> EXERCISE OBJECTIVE:
Among the entries below, find the line with "22.80 | 29 | 44 |", then quote it and each following line up to and including the line with "clkbuf_1 | 3 | 0.50", and nothing else.
──────── DATA FOR REVIEW
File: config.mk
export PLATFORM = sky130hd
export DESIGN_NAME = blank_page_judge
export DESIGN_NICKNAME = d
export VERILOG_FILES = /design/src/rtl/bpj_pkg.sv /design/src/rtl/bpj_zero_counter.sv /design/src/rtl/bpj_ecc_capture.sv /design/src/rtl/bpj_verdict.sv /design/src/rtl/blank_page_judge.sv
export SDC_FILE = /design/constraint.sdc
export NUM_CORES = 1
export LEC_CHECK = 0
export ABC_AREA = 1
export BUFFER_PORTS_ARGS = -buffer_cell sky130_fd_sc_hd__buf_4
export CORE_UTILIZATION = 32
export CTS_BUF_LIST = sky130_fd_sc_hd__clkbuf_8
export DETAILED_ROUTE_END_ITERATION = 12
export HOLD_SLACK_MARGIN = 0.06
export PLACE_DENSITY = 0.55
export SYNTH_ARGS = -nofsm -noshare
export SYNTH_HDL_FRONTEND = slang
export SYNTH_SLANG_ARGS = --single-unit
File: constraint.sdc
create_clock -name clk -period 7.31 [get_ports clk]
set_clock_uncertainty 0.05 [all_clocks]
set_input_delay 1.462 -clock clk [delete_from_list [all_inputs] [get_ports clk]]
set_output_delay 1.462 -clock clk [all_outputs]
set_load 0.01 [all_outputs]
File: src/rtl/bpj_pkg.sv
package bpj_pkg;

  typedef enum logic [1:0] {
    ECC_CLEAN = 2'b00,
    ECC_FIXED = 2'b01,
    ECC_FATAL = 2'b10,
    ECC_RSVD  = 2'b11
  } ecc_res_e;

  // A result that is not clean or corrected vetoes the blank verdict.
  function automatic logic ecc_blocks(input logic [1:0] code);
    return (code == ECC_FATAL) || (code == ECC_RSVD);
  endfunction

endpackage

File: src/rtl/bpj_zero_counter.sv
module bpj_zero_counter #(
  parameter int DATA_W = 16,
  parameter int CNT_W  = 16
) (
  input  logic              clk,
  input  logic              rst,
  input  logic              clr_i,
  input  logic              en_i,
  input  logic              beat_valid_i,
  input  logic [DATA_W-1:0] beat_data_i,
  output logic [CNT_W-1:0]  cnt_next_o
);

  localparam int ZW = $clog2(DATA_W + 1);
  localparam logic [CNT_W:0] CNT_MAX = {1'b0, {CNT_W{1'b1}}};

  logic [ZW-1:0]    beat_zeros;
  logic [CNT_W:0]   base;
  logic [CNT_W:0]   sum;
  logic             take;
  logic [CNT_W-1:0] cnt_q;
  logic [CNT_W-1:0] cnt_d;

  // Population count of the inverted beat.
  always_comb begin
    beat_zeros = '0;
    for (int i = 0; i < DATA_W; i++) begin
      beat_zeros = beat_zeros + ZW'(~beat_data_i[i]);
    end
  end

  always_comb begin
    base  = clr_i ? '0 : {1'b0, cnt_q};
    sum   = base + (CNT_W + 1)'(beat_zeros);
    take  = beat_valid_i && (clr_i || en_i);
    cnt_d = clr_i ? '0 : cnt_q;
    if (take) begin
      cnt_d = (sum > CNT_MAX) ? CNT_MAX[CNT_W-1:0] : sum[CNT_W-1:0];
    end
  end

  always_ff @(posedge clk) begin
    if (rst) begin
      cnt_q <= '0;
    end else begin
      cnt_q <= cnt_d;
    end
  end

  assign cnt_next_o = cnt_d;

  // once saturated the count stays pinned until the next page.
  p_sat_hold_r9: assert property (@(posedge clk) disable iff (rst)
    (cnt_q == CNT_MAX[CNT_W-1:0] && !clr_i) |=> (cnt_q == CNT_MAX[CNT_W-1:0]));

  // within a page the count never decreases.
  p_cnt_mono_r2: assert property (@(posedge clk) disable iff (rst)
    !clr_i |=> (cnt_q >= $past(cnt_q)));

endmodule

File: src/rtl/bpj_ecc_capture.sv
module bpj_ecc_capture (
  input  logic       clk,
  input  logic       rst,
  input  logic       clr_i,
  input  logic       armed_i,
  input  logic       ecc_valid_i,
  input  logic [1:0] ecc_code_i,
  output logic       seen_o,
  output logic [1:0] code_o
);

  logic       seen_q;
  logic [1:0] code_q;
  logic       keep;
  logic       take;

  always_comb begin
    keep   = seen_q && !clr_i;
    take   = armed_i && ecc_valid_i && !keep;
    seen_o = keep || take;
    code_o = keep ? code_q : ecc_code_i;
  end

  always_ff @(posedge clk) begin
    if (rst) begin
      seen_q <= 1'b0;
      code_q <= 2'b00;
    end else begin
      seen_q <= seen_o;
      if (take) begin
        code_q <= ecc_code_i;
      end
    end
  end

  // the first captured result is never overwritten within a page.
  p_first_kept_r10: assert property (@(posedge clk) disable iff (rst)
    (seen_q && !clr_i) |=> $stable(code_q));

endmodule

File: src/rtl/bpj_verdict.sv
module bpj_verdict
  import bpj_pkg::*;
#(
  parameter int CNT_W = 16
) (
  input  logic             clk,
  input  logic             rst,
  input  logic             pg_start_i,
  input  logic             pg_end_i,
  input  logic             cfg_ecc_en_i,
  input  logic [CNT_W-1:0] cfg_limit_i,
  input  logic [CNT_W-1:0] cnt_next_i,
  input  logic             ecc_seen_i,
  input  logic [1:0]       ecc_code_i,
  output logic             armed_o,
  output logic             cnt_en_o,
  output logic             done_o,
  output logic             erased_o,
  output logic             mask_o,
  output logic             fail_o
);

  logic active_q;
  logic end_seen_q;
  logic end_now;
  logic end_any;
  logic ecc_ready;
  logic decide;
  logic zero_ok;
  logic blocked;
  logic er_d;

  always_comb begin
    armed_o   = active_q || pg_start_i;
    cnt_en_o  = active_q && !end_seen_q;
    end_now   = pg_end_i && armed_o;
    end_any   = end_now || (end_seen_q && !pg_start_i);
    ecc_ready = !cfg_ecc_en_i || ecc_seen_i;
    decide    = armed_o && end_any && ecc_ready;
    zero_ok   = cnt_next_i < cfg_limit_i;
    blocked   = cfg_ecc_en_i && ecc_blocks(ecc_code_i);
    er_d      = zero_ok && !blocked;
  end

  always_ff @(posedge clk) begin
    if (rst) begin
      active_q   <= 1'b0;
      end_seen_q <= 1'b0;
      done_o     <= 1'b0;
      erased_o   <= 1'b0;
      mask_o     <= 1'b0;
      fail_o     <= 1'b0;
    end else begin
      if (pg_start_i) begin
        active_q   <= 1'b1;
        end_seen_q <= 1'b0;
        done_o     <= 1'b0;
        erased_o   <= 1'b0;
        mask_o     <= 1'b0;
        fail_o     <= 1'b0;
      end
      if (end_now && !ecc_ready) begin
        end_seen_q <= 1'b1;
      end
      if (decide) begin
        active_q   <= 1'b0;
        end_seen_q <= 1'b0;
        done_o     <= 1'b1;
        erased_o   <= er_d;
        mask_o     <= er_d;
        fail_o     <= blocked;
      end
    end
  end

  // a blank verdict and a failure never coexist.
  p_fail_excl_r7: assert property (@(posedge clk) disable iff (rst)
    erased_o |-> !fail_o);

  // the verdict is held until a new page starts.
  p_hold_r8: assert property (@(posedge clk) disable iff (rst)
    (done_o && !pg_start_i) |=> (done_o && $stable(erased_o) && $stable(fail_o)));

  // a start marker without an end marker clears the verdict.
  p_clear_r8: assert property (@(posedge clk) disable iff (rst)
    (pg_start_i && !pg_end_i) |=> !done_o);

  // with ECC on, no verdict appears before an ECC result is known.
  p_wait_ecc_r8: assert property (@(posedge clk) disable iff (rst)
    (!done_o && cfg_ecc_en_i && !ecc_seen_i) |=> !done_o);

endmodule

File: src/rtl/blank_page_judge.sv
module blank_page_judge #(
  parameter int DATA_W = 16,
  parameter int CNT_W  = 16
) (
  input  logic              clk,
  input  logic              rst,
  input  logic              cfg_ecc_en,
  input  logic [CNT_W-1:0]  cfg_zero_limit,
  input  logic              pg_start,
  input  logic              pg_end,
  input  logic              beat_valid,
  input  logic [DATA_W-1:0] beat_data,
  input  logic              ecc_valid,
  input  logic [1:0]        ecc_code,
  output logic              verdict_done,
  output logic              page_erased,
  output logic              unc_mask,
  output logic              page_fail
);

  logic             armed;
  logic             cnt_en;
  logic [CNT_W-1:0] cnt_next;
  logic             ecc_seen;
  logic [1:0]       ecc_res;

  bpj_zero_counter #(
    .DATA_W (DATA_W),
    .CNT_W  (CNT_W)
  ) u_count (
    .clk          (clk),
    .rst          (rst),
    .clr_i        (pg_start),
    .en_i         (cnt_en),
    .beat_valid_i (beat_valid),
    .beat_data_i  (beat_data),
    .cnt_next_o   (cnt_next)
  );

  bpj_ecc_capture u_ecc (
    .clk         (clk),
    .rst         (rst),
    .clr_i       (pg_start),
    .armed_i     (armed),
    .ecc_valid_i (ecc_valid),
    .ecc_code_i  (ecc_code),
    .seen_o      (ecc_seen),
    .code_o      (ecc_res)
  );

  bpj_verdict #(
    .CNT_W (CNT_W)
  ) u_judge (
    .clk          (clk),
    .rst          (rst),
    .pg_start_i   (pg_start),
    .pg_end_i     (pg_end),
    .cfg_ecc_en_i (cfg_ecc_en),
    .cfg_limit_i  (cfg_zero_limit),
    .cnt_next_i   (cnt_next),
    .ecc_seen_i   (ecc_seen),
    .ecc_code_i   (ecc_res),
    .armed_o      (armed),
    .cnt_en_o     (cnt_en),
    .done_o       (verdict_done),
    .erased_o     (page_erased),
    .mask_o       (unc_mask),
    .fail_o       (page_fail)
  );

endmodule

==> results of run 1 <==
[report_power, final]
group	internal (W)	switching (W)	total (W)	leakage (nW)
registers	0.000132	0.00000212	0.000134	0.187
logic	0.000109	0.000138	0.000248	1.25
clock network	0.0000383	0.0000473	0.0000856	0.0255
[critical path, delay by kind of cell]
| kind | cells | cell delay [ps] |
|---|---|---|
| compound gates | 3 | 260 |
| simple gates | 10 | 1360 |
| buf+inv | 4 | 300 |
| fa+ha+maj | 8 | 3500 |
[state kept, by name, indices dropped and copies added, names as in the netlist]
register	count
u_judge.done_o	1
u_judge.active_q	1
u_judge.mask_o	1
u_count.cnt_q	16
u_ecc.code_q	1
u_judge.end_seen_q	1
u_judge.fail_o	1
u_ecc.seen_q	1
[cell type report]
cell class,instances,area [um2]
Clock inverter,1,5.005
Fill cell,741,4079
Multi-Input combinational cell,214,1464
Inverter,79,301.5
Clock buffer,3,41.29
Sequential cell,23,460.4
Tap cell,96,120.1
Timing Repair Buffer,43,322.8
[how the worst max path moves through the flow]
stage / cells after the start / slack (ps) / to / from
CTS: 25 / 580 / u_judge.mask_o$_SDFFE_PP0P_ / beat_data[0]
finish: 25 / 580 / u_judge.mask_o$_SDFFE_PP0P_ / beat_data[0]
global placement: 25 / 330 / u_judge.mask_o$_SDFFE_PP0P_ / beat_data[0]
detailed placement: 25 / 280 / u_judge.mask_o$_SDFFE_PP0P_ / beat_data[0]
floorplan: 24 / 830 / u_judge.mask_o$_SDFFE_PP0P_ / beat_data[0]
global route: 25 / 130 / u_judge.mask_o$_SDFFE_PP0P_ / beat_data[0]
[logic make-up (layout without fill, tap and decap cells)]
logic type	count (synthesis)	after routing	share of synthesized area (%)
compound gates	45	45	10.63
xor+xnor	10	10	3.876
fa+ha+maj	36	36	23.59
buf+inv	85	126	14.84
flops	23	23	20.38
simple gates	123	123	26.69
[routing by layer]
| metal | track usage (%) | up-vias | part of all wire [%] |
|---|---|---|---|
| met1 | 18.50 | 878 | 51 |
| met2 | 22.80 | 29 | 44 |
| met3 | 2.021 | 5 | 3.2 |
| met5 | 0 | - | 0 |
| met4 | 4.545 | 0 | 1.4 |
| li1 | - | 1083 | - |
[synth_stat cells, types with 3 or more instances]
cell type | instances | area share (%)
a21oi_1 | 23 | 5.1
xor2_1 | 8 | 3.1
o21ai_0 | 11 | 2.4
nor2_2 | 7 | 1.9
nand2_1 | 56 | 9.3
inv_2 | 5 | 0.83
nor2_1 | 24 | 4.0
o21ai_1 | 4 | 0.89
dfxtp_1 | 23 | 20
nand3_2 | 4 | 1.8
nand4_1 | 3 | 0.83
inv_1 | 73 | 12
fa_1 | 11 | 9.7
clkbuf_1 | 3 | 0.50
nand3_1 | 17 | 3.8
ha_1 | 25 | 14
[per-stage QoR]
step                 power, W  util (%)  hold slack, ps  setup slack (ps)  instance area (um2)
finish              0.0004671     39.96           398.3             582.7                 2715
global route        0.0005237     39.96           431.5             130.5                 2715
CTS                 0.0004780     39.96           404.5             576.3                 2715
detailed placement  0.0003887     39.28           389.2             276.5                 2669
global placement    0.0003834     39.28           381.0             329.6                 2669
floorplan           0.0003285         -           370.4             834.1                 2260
────────────────
> EXERCISE ANSWER:
| met2 | 22.80 | 29 | 44 |
| met3 | 2.021 | 5 | 3.2 |
| met5 | 0 | - | 0 |
| met4 | 4.545 | 0 | 1.4 |
| li1 | - | 1083 | - |
[synth_stat cells, types with 3 or more instances]
cell type | instances | area share (%)
a21oi_1 | 23 | 5.1
xor2_1 | 8 | 3.1
o21ai_0 | 11 | 2.4
nor2_2 | 7 | 1.9
nand2_1 | 56 | 9.3
inv_2 | 5 | 0.83
nor2_1 | 24 | 4.0
o21ai_1 | 4 | 0.89
dfxtp_1 | 23 | 20
nand3_2 | 4 | 1.8
nand4_1 | 3 | 0.83
inv_1 | 73 | 12
fa_1 | 11 | 9.7
clkbuf_1 | 3 | 0.50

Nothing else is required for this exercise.